** Source records **

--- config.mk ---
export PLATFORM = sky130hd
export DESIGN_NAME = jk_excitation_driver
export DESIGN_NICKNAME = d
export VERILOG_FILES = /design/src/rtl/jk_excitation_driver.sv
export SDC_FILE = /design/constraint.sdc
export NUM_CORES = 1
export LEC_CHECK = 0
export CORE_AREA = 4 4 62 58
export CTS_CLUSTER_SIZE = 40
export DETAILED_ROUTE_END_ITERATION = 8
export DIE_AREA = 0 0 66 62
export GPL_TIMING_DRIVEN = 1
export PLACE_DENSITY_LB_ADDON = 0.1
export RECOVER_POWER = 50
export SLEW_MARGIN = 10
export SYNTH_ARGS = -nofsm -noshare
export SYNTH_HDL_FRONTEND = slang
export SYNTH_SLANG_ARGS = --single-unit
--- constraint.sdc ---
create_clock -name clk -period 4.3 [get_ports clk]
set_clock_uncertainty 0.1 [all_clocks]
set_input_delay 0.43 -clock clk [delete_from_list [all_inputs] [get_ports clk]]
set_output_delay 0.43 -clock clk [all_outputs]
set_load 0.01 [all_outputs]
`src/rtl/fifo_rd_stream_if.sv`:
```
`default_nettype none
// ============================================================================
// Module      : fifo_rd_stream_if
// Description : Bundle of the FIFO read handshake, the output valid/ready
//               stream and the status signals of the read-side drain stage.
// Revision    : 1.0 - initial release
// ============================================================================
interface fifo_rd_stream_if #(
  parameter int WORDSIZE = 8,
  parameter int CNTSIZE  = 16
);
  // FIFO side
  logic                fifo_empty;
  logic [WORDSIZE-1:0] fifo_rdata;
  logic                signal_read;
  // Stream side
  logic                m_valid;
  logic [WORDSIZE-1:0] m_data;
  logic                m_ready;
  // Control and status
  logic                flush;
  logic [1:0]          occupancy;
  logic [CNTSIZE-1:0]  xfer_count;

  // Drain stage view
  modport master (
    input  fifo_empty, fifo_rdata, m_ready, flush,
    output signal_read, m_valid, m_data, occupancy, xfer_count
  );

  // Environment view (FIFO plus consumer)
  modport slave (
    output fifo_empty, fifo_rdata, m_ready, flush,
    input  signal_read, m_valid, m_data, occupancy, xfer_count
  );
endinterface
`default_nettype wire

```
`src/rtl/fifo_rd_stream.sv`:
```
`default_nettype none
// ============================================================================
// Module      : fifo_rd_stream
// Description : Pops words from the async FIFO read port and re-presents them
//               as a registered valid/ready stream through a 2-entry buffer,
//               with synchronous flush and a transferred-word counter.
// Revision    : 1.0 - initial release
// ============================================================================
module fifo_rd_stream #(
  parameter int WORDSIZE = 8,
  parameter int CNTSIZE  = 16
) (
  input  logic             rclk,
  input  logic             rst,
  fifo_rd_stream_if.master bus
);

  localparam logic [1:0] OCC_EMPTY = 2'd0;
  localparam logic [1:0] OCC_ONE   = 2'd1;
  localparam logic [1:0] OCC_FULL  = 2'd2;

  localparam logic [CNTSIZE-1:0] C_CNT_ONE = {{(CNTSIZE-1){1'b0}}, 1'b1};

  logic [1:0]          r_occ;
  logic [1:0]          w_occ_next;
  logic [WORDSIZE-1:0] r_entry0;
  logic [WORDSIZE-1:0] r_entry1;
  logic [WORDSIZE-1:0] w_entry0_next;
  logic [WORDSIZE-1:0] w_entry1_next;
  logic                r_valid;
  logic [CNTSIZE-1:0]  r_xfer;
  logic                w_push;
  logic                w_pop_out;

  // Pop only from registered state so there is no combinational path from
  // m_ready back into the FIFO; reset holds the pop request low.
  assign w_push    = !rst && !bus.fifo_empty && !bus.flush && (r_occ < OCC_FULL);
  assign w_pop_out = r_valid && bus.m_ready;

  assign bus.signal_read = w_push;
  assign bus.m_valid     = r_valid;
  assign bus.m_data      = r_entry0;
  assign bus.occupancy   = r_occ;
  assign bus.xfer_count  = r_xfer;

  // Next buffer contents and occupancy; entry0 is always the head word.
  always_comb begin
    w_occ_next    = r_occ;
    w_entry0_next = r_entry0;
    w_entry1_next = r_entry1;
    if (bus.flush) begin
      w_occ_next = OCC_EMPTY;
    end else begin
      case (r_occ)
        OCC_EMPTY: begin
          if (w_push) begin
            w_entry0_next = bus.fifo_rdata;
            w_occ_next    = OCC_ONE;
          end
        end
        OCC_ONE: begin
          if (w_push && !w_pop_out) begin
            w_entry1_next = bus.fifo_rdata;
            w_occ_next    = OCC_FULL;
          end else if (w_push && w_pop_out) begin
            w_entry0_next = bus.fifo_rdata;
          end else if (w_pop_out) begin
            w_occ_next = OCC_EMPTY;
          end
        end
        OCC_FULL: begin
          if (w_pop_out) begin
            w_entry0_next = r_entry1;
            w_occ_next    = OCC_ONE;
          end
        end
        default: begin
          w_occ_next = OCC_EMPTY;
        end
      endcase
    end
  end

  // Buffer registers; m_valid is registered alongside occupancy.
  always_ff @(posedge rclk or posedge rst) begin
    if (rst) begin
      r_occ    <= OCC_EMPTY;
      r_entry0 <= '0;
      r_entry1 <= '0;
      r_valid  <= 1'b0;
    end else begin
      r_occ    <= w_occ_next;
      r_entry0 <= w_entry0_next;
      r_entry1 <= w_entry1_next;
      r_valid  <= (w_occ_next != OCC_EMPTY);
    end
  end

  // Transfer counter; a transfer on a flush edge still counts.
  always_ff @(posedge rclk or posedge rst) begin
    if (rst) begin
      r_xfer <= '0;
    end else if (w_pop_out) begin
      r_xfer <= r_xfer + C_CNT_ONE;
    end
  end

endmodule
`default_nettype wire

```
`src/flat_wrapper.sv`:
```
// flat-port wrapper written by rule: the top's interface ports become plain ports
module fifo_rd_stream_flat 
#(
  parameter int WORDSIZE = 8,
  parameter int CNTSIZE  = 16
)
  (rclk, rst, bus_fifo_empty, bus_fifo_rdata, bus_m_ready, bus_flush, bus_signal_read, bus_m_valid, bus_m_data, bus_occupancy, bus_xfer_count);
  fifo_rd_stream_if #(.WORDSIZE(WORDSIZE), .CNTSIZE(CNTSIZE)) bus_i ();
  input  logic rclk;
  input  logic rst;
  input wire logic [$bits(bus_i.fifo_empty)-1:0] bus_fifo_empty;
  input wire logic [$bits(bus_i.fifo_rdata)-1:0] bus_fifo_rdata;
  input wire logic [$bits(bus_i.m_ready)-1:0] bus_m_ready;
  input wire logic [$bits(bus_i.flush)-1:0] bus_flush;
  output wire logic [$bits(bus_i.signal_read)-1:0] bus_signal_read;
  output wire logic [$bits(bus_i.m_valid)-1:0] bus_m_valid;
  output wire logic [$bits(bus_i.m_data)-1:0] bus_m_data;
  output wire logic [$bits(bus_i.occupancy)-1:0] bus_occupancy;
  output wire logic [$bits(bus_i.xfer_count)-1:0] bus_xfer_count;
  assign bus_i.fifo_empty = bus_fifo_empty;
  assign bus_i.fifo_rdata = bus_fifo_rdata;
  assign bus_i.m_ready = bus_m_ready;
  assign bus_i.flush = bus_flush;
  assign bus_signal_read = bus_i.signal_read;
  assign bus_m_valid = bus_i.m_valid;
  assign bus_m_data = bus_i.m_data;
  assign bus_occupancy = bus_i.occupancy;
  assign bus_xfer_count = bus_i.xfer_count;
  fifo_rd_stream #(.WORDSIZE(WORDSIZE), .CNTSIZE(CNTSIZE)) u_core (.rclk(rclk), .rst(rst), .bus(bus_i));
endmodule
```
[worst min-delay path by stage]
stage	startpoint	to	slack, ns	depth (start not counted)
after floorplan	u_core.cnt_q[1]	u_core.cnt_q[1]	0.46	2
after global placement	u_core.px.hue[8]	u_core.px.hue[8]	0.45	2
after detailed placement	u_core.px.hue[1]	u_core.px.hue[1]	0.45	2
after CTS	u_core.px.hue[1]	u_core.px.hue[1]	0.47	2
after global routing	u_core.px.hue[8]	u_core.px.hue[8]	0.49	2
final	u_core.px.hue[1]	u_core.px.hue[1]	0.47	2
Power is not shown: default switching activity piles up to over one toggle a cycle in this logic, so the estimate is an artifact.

** Task item **
Lines from the top of the entries through the line with "export DETAILED_ROUTE_END_ITERATION = 8" are to be transcribed exactly, and nothing more.

** Response to this exercise **
--- config.mk ---
export PLATFORM = sky130hd
export DESIGN_NAME = jk_excitation_driver
export DESIGN_NICKNAME = d
export VERILOG_FILES = /design/src/rtl/jk_excitation_driver.sv
export SDC_FILE = /design/constraint.sdc
export NUM_CORES = 1
export LEC_CHECK = 0
export CORE_AREA = 4 4 62 58
export CTS_CLUSTER_SIZE = 40
export DETAILED_ROUTE_END_ITERATION = 8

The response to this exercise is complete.